Perhaps measuring direct inputs would be better.

I notice that the kreuzotter model was tested with SRM cranks. I wonder if a
universally applied power meter for all riders would work? Somewhat akin to
the Dimension Data GPS trackers attached to the rider's seats, this year. If
everyone has one, then it is an even playing field.

The problem is getting an accurate strain gauge that would work for different
bikes, pedals, shoes. Plus, be consistent enough to not yield false data,
given weather, crashes, mechanicals, and whatnot.

------
BenjiBajing
Thank you, this is a very sound approach for estimating the power to velocity
relationship. Actually, it's the by far most sound approach around. One
general remark though: It is important to only include measured power data
which is indicated by a little flash on Strava. Strava always shows power
data, but otherwise estimates. Most riders use similiar devices (SRM, Quarq,
P2Max), so the numbers are comparable within about 5 %.

I really hate, how convicted dopers like Armstrong and Jalabert defame Froome.
After all Froome is not convicted. If people like him or not.

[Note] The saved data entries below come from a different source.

Source: an optimization exercise on an open RTL-to-GDS flow (aim: small area). Production flows keep margins and buffers that such runs may drop. The RTL was checked by simulation tests, not by an equivalence proof against the original design. Power and IR drop assume default switching activity.

## synth
module synth
(
    input FPGA_CLK,
    input RESET,
    input UART_RXD,
    output UART_TXD,
    output SVNSEG_DIG1,
    output SVNSEG_DIG2,
    output SVNSEG_DIG3,
    output SVNSEG_DIG4,
    output SVNSEG_SEG0,
    output SVNSEG_SEG1,
    output SVNSEG_SEG2,
    output SVNSEG_SEG3,
    output SVNSEG_SEG4,
    output SVNSEG_SEG5,
    output SVNSEG_SEG6,
    output SVNSEG_SEG7,
    output BEEP
);
==> module svnseg_controller, before the edit <==
module svnseg_controller(
    input clk,
    input rst,
    input [7:0] num,
    output dig1,
    output dig2,
    output dig3,
    output dig4,
    output seg0,
    output seg1,
    output seg2,
    output seg3,
    output seg4,
    output seg5,
    output seg6,
    output seg7);
    localparam [12:0] POL = 13'b1010101010101;
    reg [12:0] q;
    wire [12:0] s = q ^ POL;
    wire tick = (s == 13'd0);
    always @(posedge clk)
        if (rst)
            q <= POL;
        else
            q <= {s[11:0], s[12] ^ s[3] ^ s[2] ^ s[0] ^ (s[11:0] == 0)} ^ POL;
    reg [1:0] shown;
    reg blank;
    reg [3:0] nib;
    wire [1:0] shown_n = shown + 2'd1;
    always @(posedge clk) begin
        if (rst) begin
            shown <= 2'd3;
            blank <= 1'b1;
            nib <= 4'h0;
        end else if (tick) begin
            shown <= shown_n;
            blank <= 1'b0;
            nib <= (shown_n == 2'd0) ? num[3:0] : (shown_n == 2'd1) ? num[7:4] : 4'h0;
        end
    end
    wire [6:0] svn;
    num_to_svnseg decode(
        .in(nib),
        .out(svn));
    assign dig1 = blank || shown != 2'd0;
    assign dig2 = blank || shown != 2'd1;
    assign dig3 = blank || shown != 2'd2;
    assign dig4 = blank || shown != 2'd3;
    assign {seg0, seg1, seg2, seg3, seg4, seg5, seg6} = blank ? 7'h7F : svn;
    assign seg7 = 1'b1;
endmodule
==> module tonegen, before the edit <==
module tonegen
(
    input clk,
    input rst,
    input [7:0] data,
    input data_valid,
    output signal
);
    localparam [18:0] TPOL = 19'b0000000000000000000;
    localparam [18:0] T0 = 19'b1100010010001100001;
    localparam [23:0] MPOL = 24'b010101010101010101010101;
    localparam [23:0] M1 = 24'b000000000000000000000001;
    localparam [23:0] MT = 24'b101011001111010011100010;
    reg [3:0] idx;
    reg [18:0] tq;
    reg waveform;
    reg mute;
    reg [23:0] mq;
    wire [18:0] ts = tq ^ TPOL;
    wire [23:0] ms = mq ^ MPOL;
    wire key = (data[7:5] == 3'b011) && ((!data[1] && data[2] && !data[3]) || (data[0] && !data[1] && !data[3] && !data[4]) || (data[0] && data[1] && !data[3] && data[4]) || (data[0] && !data[1] && !data[2] && data[3] && data[4]) || (data[2] && !data[3] && !data[4]) || (data[1] && !data[2] && data[3] && !data[4]) || (!data[0] && !data[2] && data[3] && !data[4]));
    wire [3:0] idx_n = key ? {data[4], data[2:0]} : 4'b0001;
    wire [18:0] target;
    assign target[0] = (!idx[2]) || (idx[0] && !idx[3]) || (idx[1] && !idx[3]);
    assign target[1] = (!idx[2]) || (!idx[0] && !idx[1]);
    assign target[2] = (!idx[3]) || (idx[1]) || (!idx[0]);
    assign target[3] = (idx[0] && !idx[1]) || (!idx[1] && !idx[3]) || (!idx[2] && !idx[3]);
    assign target[4] = !((idx[1] && !idx[2]) || (idx[0] && idx[2] && idx[3]) || (!idx[0] && !idx[3]));
    assign target[5] = (!idx[0] && !idx[1] && !idx[2]) || (!idx[0] && idx[3]) || (idx[0] && idx[2] && !idx[3]);
    assign target[6] = (!idx[2]) || (!idx[0]) || (idx[1] && idx[3]);
    assign target[7] = !((idx[3]) || (idx[1] && idx[2]));
    assign target[8] = (!idx[1] && !idx[2] && !idx[3]) || (!idx[0] && idx[1]);
    assign target[9] = (!idx[0] && idx[2]) || (idx[0] && !idx[1] && !idx[2]);
    assign target[10] = (idx[3]) || (idx[0]);
    assign target[11] = !((!idx[1] && !idx[3]) || (!idx[0] && !idx[2]));
    assign target[12] = !((!idx[1] && idx[3]) || (!idx[0] && !idx[1] && !idx[2]) || (idx[0] && idx[1] && idx[2] && !idx[3]));
    assign target[13] = (!idx[0] && idx[3]) || (idx[0] && idx[1] && idx[2]) || (!idx[1] && !idx[2]);
    assign target[14] = (idx[0] && idx[1] && idx[2] && !idx[3]) || (idx[0] && !idx[1] && idx[2] && idx[3]) || (!idx[1] && !idx[2] && !idx[3]);
    assign target[15] = (idx[0] && !idx[1] && !idx[2]) || (idx[3]);
    assign target[16] = 1'b1;
    assign target[17] = !((!idx[0]) || (!idx[1] && idx[2]));
    assign target[18] = (!idx[0] && !idx[1] && idx[2]) || (idx[3]) || (idx[0] && idx[1] && !idx[2]);
    wire start = data_valid;
    wire expire = (ms == MT);
    wire mute_n = !start && (mute || expire);
    wire match = (ts == target);
    always @(posedge clk) begin
        if (start || mute)
            mq <= M1 ^ MPOL;
        else
            mq <= {ms[22:0], ms[23] ^ ms[22] ^ ms[21] ^ ms[16]} ^ MPOL;
        if (rst) begin
            idx <= 4'b0001;
            tq <= T0 ^ TPOL;
            waveform <= 1'b0;
            mute <= 1'b1;
        end else begin
            if (start)
                idx <= idx_n;
            mute <= mute_n;
            if (!mute_n) begin
                if (match) begin
                    tq <= T0 ^ TPOL;
                    waveform <= !waveform;
                end else
                    tq <= {ts[17:0], ts[18] ^ ts[10] ^ ts[5] ^ ts[1] ^ (ts[17:0] == 0)} ^ TPOL;
            end
        end
    end
    assign signal = !mute && waveform;
endmodule
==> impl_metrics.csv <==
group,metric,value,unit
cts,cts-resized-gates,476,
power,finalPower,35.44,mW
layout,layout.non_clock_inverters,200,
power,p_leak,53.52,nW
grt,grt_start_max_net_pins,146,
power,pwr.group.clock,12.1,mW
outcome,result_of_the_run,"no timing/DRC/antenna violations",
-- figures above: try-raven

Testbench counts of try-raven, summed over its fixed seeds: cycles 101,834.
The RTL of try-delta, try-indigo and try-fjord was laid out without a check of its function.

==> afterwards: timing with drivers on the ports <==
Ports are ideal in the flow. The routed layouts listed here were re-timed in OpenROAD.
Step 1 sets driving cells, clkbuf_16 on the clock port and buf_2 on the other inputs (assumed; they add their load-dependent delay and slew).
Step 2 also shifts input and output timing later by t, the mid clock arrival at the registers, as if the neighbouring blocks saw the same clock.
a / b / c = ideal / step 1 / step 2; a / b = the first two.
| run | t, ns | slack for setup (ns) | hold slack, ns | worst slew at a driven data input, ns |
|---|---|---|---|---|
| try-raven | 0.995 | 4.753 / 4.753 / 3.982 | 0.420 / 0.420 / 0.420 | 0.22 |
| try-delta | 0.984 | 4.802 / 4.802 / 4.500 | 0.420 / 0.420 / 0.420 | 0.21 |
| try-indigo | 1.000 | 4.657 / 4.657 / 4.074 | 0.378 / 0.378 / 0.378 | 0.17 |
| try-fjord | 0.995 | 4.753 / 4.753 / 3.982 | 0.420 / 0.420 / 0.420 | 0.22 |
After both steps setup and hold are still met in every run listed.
Source: an optimization exercise on an open RTL-to-GDS flow (aim: small area, a short achievable clock period and few clock cycles per item). Production flows keep margins and buffers that such runs may drop. Only simulation tests tie the RTL to the original design; equivalence was not proved.

**config.mk**
```make
export PLATFORM = sky130hd
export DESIGN_NAME = shift_sub_mod_mul
export DESIGN_NICKNAME = shift_sub_mod_mul
export VERILOG_FILES = /design/flow/design.v
export SDC_FILE = /design/flow/constraint.sdc
export NUM_CORES = 4
export LEC_CHECK = 0
export CAP_MARGIN = 20
export CORE_MARGIN = 2
export CORE_UTILIZATION = 35
export SETUP_SLACK_MARGIN = 0.5
export SLEW_MARGIN = 20
```
**constraint.sdc**
```tcl
create_clock -name core_clock -period 14.0 [get_ports {i_clk}]
set_input_delay 2.8000 -clock core_clock [delete_from_list [all_inputs] [get_ports {i_clk}]]
set_output_delay 2.8000 -clock core_clock [all_outputs]
set_load 0.01 [all_outputs]
```
**run.sh**
```bash
#!/bin/bash
# synth_recipe.tcl (not shown) runs the flow's synth.tcl, then flattens the netlist and writes it again
# the make line also repeats each setting of config.mk as NAME=value (left out here)
make -C /OpenROAD-flow-scripts/flow DESIGN_CONFIG=/design/flow/config.mk WORK_HOME=/design/flow/orfs CLKGATE_MAP_FILE= SYNTH_SCRIPT=/design/flow/synth_recipe.tcl finish
```
**design.v**
```verilog
`timescale 1ns / 1ps
module shift_sub_mod_mul #(
	parameter Data_Width = 256
)(
	input  logic 				  	          i_clk		,                    
	input  logic 				  	          i_rst_n	,                    
	input  logic 				  	          i_load	,                    
  input  logic [Data_Width - 1 : 0] i_a		  ,                    
  input  logic [Data_Width - 1 : 0] i_b		  ,                    
  input  logic [Data_Width - 1 : 0] i_m		  ,                    
	output logic 				  	          o_ready	,                    
	output logic  				  	        o_busy	,                    
  output logic [Data_Width - 1 : 0] o_p                          
);
logic [Data_Width + 1 : 0] a_reg	 ;									 
logic [Data_Width - 1 : 0] b_reg	 ;									 
logic [Data_Width + 1 : 0] m_reg	 ;									 
logic [Data_Width + 1 : 0] p_reg	 ;									 
logic [Data_Width + 1 : 0] x1, x2	 ;
logic [Data_Width + 1 : 0] p1, p2, p3;								
always_ff @(posedge i_clk or negedge i_rst_n) begin
	if (!i_rst_n) 
	begin
        a_reg   <= 'b0;
        b_reg   <= 'b0;
        m_reg   <= 'b0;
        p_reg   <= 'b0;
        o_busy  <= 'b0;
        o_ready <= 'b0;
    end 
    else 
    begin
		o_ready <= 1'b0;
        if (i_load) 
        begin
            a_reg  <= {2'b00,i_a};
            b_reg  <= i_b		 ;
            m_reg  <= {2'b00,i_m};
            p_reg  <= 'b0		 ;
            o_busy <= 1'b1		 ;
        end 
        else 
        begin
            if (o_busy) 
            begin
				if (b_reg == 0) 
                begin
					o_ready <= 1;
                    o_busy  <= 0;
				end 
                else 
                begin
					a_reg <= x2;
                    b_reg <= {1'b0, b_reg[Data_Width - 1 : 1]};
                    p_reg <= p3;
				end
            end
        end
    end
end
assign p1  = b_reg[0] ? (p_reg + a_reg) : p_reg;
assign p2  = p1 - m_reg;														
assign p3  = p2[Data_Width + 1] ? p1 : p2;
assign x1  = {a_reg[Data_Width : 0],1'b0} - m_reg;								
assign x2  = x1[Data_Width + 1] ? {a_reg[Data_Width : 0] , 1'b0} : x1;
  assign o_p = p3[Data_Width - 1 : 0];
endmodule
```
==> summary.txt <==
-- stage by stage --
stage / utilization / instance area [sq um]
floorplan: - / 108200
global placement: 0.4032 / 124300
detailed placement: 0.4033 / 124300
CTS: 0.4209 / 129800
global route: 0.4242 / 130800
finish: 0.4245 / 130900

With all the speculations, we are not to forget that training methodology has
evolved immensly over the last couple of years. And Chris Froome is actually
more at 65 kg then at 67 kg.

Lastly, unfortunately mankind cheats. It's in our nature. Businesses are
bribing, countries are spying, Fifa, well ... (be sure similiar however
probably on a much smaller scale things happen at the IOC), students take beta
blocker and ritalin. CEOs tell so many lies and intimidate so many people on
their way to the top. Cheating is everywhere, we all did it in smaller or
larger ways.

------
pmontra
Apparently Froome lost some of his doping as Quintana completed yesterday's
final ascent 30 second faster than him (sarcasm directed to Sallet). Still
some fans were angry with Froome and were visibly happy to see him lose
ground. People should be innocent until proved guilty also on a bike and tv
pundits should be cautious about what they say.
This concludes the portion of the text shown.